▶ **WORK ITEM**
Which lines in the records below contain the word "removal"? Copy each one.

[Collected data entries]
--- src/rtl/nlfsr_pkg.sv ---
// Shared types and helpers for the NLFSR tap-set enumerator.
package nlfsr_pkg;

    localparam int TAP_W = 8;

    typedef enum logic [2:0] {
        IDLE,
        LOAD,
        RUN,
        REPORT,
        NEXT,
        DONE
    } state_t;

    function automatic int cand_space(
        input int size,
        input int ntaps,
        input int tap_min
    );
        int n;
        n = 1;
        for (int i = 0; i < ntaps; i++) begin
            n = n * (size - tap_min);
        end
        return n;
    endfunction

endpackage

--- src/rtl/tap_odometer.sv ---
// Ripple-carry digit counter over tap bytes TAP_MIN..SIZE-1.
module tap_odometer
    import nlfsr_pkg::*;
#(
    parameter int NUM_OF_TAPS = 6,
    parameter int SIZE        = 11,
    parameter int TAP_MIN     = 1
) (
    input  logic                         clk,
    input  logic                         res,
    input  logic                         clr,
    input  logic                         step,
    output logic [NUM_OF_TAPS*TAP_W-1:0] taps,
    output logic                         wrap
);

    localparam logic [TAP_W-1:0] T_MAX = TAP_W'(SIZE - 1);
    localparam logic [TAP_W-1:0] T_MIN = TAP_W'(TAP_MIN);

    logic [NUM_OF_TAPS-1:0]       at_max;
    logic [NUM_OF_TAPS*TAP_W-1:0] nxt;

    always_comb begin
        at_max = '0;
        for (int k = 0; k < NUM_OF_TAPS; k++) begin
            at_max[k] = (taps[k*TAP_W +: TAP_W] == T_MAX);
        end
    end

    assign wrap = &at_max;

    always_comb begin
        logic run;
        run = 1'b1;
        nxt = taps;
        for (int k = 0; k < NUM_OF_TAPS; k++) begin
            if (run) begin
                nxt[k*TAP_W +: TAP_W] = at_max[k] ? T_MIN
                                      : taps[k*TAP_W +: TAP_W] + 1'b1;
            end
            run = run & at_max[k];
        end
    end

    // On overflow the final candidate is kept rather than wrapping.
    always_ff @(posedge clk or posedge res) begin
        if (res) begin
            taps <= {NUM_OF_TAPS{T_MIN}};
        end else if (clr) begin
            taps <= {NUM_OF_TAPS{T_MIN}};
        end else if (step && !wrap) begin
            taps <= nxt;
        end
    end

endmodule

--- src/rtl/nlfsr_tap_enumerator.sv ---
// Sweeps every tap-set candidate through the NLFSR period checker.
// Define TIMEOUT_EN to add a per-candidate RUN watchdog and timeout_count.
module nlfsr_tap_enumerator
    import nlfsr_pkg::*;
#(
    parameter int SIZE        = 11,
    parameter int NUM_OF_TAPS = 6,
    parameter int TAP_MIN     = 1,
    parameter int RST_CYCLES  = 2,
    parameter int CNT_W       = 32
`ifdef TIMEOUT_EN
    ,
    parameter int TIMEOUT_CYC = (1 << SIZE) + 16
`endif
) (
    input  logic                         clk,
    input  logic                         res,
    input  logic                         ena,
    input  logic                         start,
    output logic [NUM_OF_TAPS*TAP_W-1:0] co_buf,
    output logic                         nlfsr_res,
    output logic                         nlfsr_ena,
    input  logic                         found,
    input  logic                         failure,
    output logic                         res_valid,
    output logic [NUM_OF_TAPS*TAP_W-1:0] res_taps,
    input  logic                         res_ready,
    output logic                         busy,
    output logic                         done,
    output logic [CNT_W-1:0]             cand_count,
    output logic [CNT_W-1:0]             found_count
`ifdef TIMEOUT_EN
    ,
    output logic [CNT_W-1:0]             timeout_count
`endif
);

    localparam int RCW = (RST_CYCLES > 1) ? $clog2(RST_CYCLES) : 1;

    state_t         state;
    logic [RCW-1:0] rst_cnt;
    logic           odo_clr;
    logic           odo_step;
    logic           odo_wrap;

`ifdef TIMEOUT_EN
    localparam int TCW = (TIMEOUT_CYC > 1) ? $clog2(TIMEOUT_CYC) : 1;
    logic [TCW-1:0] run_cnt;
`endif

    assign odo_clr  = ena && start && (state == IDLE || state == DONE);
    assign odo_step = ena && (state == NEXT);

    // The checker only runs on cycles the global enable lets through.
    assign nlfsr_ena = ena && (state == RUN);

    tap_odometer #(
        .NUM_OF_TAPS(NUM_OF_TAPS),
        .SIZE       (SIZE),
        .TAP_MIN    (TAP_MIN)
    ) u_odo (
        .clk (clk),
        .res (res),
        .clr (odo_clr),
        .step(odo_step),
        .taps(co_buf),
        .wrap(odo_wrap)
    );

    always_ff @(posedge clk or posedge res) begin
        if (res) begin
            state       <= IDLE;
            rst_cnt     <= '0;
            nlfsr_res   <= 1'b1;
            res_valid   <= 1'b0;
            res_taps    <= '0;
            busy        <= 1'b0;
            done        <= 1'b0;
            cand_count  <= '0;
            found_count <= '0;
`ifdef TIMEOUT_EN
            run_cnt       <= '0;
            timeout_count <= '0;
`endif
        end else if (ena) begin
            unique case (state)
                IDLE, DONE: begin
                    if (start) begin
                        state       <= LOAD;
                        rst_cnt     <= '0;
                        busy        <= 1'b1;
                        done        <= 1'b0;
                        cand_count  <= '0;
                        found_count <= '0;
`ifdef TIMEOUT_EN
                        timeout_count <= '0;
`endif
                    end
                end
                LOAD: begin
                    if (rst_cnt == RCW'(RST_CYCLES - 1)) begin
                        state     <= RUN;
                        nlfsr_res <= 1'b0;
`ifdef TIMEOUT_EN
                        run_cnt   <= '0;
`endif
                    end else begin
                        rst_cnt <= rst_cnt + 1'b1;
                    end
                end
                RUN: begin
                    if (found) begin
                        state     <= REPORT;
                        nlfsr_res <= 1'b1;
                        res_valid <= 1'b1;
                        res_taps  <= co_buf;
                    end else if (failure) begin
                        state     <= NEXT;
                        nlfsr_res <= 1'b1;
                    end
`ifdef TIMEOUT_EN
                    else if (run_cnt == TCW'(TIMEOUT_CYC - 1)) begin
                        state         <= NEXT;
                        nlfsr_res     <= 1'b1;
                        timeout_count <= timeout_count + 1'b1;
                    end else begin
                        run_cnt <= run_cnt + 1'b1;
                    end
`endif
                end
                REPORT: begin
                    if (res_ready) begin
                        state       <= NEXT;
                        res_valid   <= 1'b0;
                        found_count <= found_count + 1'b1;
                    end
                end
                NEXT: begin
                    if (~&cand_count) begin
                        cand_count <= cand_count + 1'b1;
                    end
                    if (odo_wrap) begin
                        state <= DONE;
                        busy  <= 1'b0;
                        done  <= 1'b1;
                    end else begin
                        state   <= LOAD;
                        rst_cnt <= '0;
                    end
                end
                default: state <= IDLE;
            endcase
        end
    end

endmodule

--- config.mk ---
export PLATFORM = sky130hd
export DESIGN_NAME = nlfsr_tap_enumerator
export DESIGN_NICKNAME = d
export VERILOG_FILES = /design/src/rtl/nlfsr_pkg.sv /design/src/rtl/tap_odometer.sv /design/src/rtl/nlfsr_tap_enumerator.sv
export SDC_FILE = /design/constraint.sdc
export NUM_CORES = 1
export LEC_CHECK = 0
export ABC_AREA = 1
export ABC_CLOCK_PERIOD_IN_PS = 7450
export CORE_ASPECT_RATIO = 1.2
export CORE_MARGIN = 3
export CORE_UTILIZATION = 25
export DETAILED_ROUTE_END_ITERATION = 12
export PLACE_DENSITY = 0.54
export SYNTH_ARGS = -nofsm -noshare
export SYNTH_HDL_FRONTEND = slang
export SYNTH_SLANG_ARGS = --single-unit
--- constraint.sdc ---
create_clock -name clk -period 7.45 [get_ports clk]
set_input_delay 1.49 -clock clk [delete_from_list [all_inputs] [get_ports clk]]
set_output_delay 1.49 -clock clk [all_outputs]
set_load 0.02 [all_outputs]
==> impl_summary.md <==
Outcome
The flow ran to the end, and the final reports show no timing, DRC or antenna violations.

Logic synthesis
When the netlist entered floorplanning its net count stood at 1323. In the post-synthesis netlist, the biggest area contributors are dfrtp_1, nand2_1, nand3_1. The register bit total from synthesis is ~170.

The mean post-synth cell area is approximately 7.4 um2. dfrtp_1 takes more of the synthesized area than any other cell. Synthesis produced a netlist whose cell count is 1302. Summing every instance area after synthesis gives 9600 um2. Of the synthesized area, sequential elements account for 43.9%. For this run, the number of Yosys warnings is 0.

The top cell type by area accounts for roughly two fifths of the synthesized area. The number of library cell types mapped by synthesis is 33.

Route
The detailed-route wire length per cell is about 15 um. The total DRC errors in the routed layout is 0. The first detailed-routing pass took 5 iterations. The post-detailed-routing wire length is around 30000 um. The total vias in the final route is 8944. The detailed router finished its first iteration with just over 600 violations. The detail-routed via count per cell is 4.59. The count of nets left with antenna violations once routing finished came out at 0.

Critical path
In this design, the stage delay of the slowest critical-path cell is slightly above 0.6 ns. At the worst endpoint, the arrival time is 2.97 ns. The worst setup path category is in -> out. Traced cell by cell, the critical path runs through clkdlybuf4s50_1, inv_1, nor2_1, clkdlybuf4s50_1. In this design, the critical path's most frequently occurring cell is clkdlybuf4s50_1. The kind of cell with the highest combined delay along the critical path is buffers and inverters.

The kind of start point of the critical path is an input pin. Counting both buffers and inverters, the worst setup path holds a total of 3. The kind of capture point of the worst setup path is an output pin. The slowest cell on the critical path is clkdlybuf4s50_1. In this run the worst path has a maximum fanout of 5. The data required time at the worst endpoint is just under 6 ns.

CTS
The longest clock path from root to sink contains 2 buffers. TritonCTS built the clock tree. Clock tree synthesis selected as its root buffer the cell clkbuf_16. The number of setup buffers added after CTS is 0.

Gates resized during post-CTS repair numbered 0. The tree built by TritonCTS fans out to ~170 sinks. The number of buffers inserted for hold repair after clock tree synthesis is 0.

The H-tree level count is 4. The clock slew seen by the registers of the worst setup and hold paths is 0.07 ns. The clock reaches the later pin of the worst-skew pair after 0.46 ns. The number of clock buffers inserted by TritonCTS is 17.

Timing
For the pin with the worst max-slew slack, the measured transition is 1.03 ns. Across the routed clock network, the largest skew measured is roughly 0.013 ns. The worst path meets setup with approximately 3 ns of slack. The max-slew violation total from the final report was 0.

Summed over all failing endpoints, the final setup total negative slack is 0 ns. After layout, the minimum clock period comes to 4.46 ns. The normalized max-slew margin is about a third.

Final hold analysis gives a worst-case slack of 0.484 ns. Of the available clock period, the critical path in the final layout requires 59.9%. Setup repair after global routing left no endpoint under its margin. The count of final hold-check violations was 0. The number of failing setup endpoints in the final timing report is 0. Static timing analysis puts the maximum clock frequency at 0.224 GHz.

Global routing
The number of global-route vias before repair is 8771. The number of antenna violations at the first check in global routing came to 0. After global routing the overflow that remains totals 0. For this run, the total global-route usage over all layers was measured as 14.8%. The first global-routing pass estimated 47800 um of wire. The maximum number of pins on one net before global-route repair is 87.

Cells and area
The final core utilization is between 30 and 40%. The most common library cell in the layout ignoring fill and taps is nand2_1. The number of nets in the finished design is 1477. The number of fill cells is 4062. The relative area change from synthesis to final layout is 27.9%. In the final layout, the share of cells above drive strength 1 is 5.92%.

Leaving out fill and tap cells, the most frequent cells in the layout are nand2_1, clkdlybuf4s50_1, dfrtp_1, nor2_1, nand3_1. 0 antenna diodes ended up in the layout.

Placement
The total of buffers placed on input and output ports is approximately 170. The worst setup slack after placement is ~3 ns. At the end of routability-driven placement, the weighted congestion stood at 0.893. Once detailed placement completed, the half-perimeter wirelength came to 21400 um.

Floorplan
The initial utilization of the core area, before any placement, comes to 25.4%. The floorplan step set the die width to 185 um. The full die area is 40800 um2. The floorplan die height is 221 um. The floorplan has 78 rows. The total I/O pin count is 172. The area of the core region is 37900 um2.

Pwr
In this run the power density over the cells is around 240 nW/um2. The leakage power is 5.31 nW. IR analysis of the VDD net gives a maximum drop of 159 uV.

Run
The total of max-cap violations is 0.

Min path
The worst hold path belongs to the class reg -> reg.
-- synthesized netlist by cell type (all sizes together) --
cell,n
buf,36
o21bai,2
dfrtp,161
dfstp,7
nor3b,1
nor2,156
nand4,19
clkinv,1
or2,3
o21ai,111
mux2,11
a21oi,3
ha,14
nor3,38
inv,126
nand3,136
clkbuf,3
nand2,414
xnor2,14
xor2,45
and2,1
-- cells by family after synthesis --
family	after synthesis	share of synthesized area (%)
simple gates	768	34.0
flops	168	43.9
buf+inv	166	7.47
compound gates	116	6.18
xor+xnor	59	5.38
fa+ha+maj	14	1.82
mux	11	1.29
-- sequential cells by signal, summed over array words and instances (netlist names) --
name         cells
done             1
nlfsr_res        1
res_valid        1
rst_cnt          1
cand_count      32
state            3
found_count     32
busy             1
res_taps        48
u_odo.taps      48
-- where the power goes --
part	switching, mW	internal, mW	leakage (nW)
sequential	0.121	1.05	2.29
combinational	0.549	0.324	2.74
clock	0.426	0.467	0.281
-- final cells by class --
cell class	instances	area, um2	share of cell area, %
flip-flops and latches	168	4210	34.3
clock buffers	17	425	3.46
clock inverters	15	145	1.18
inverters	127	482	3.92
multi-input cells	968	4680	38.1
well taps	480	601	4.89
repair buffers	174	1730	14.1
-- layer usage --
metal | GRT usage (%) | part of all wire [%] | routed length (um)
met5 | 0 | 0 | 0
met4 | 5.35 | 2.1 | 612
met3 | 3.91 | 6.0 | 1760
met2 | 24.8 | 48 | 14200
met1 | 18.3 | 44 | 13100
-- tightest hold or removal path, cell delays in order, from the launching register on --
cell     delay, ns
dfrtp_1       0.34
nand2_1       0.05
o21ai_0       0.06
-- stage by stage --
| stage | cells | cell area [um2] | total power, mW |
|---|---|---|---|
| global placement | 1917 | 11700 | 2.07 |
| detailed placement | 1917 | 11700 | 2.07 |
| finish | 1949 | 12300 | 2.93 |
| global route | 1949 | 12300 | 3.12 |
| CTS | 1949 | 12300 | 2.99 |
| floorplan | 1302 | 9600 | 1.70 |
-- worst paths after layout --
kind	to	cells past startpoint	slack (ns)	start
setup / recovery	nlfsr_ena	4	2.99	ena
hold / removal	res_taps[20]	2	0.48	res_taps[20]
setup reg to reg	u_odo.taps[21]	9	4.60	state[1]
hold reg to reg	res_taps[20]	2	0.48	res_taps[20]
max in group asynchronous	u_odo.taps[35]	3	4.64	res
min in group asynchronous	u_odo.taps[21]	2	1.50	res
No activity file was read; power rests on OpenSTA's default activity.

▶ **RESPONSE TO THIS TASK**
-- tightest hold or removal path, cell delays in order, from the launching register on --
hold / removal	res_taps[20]	2	0.48	res_taps[20]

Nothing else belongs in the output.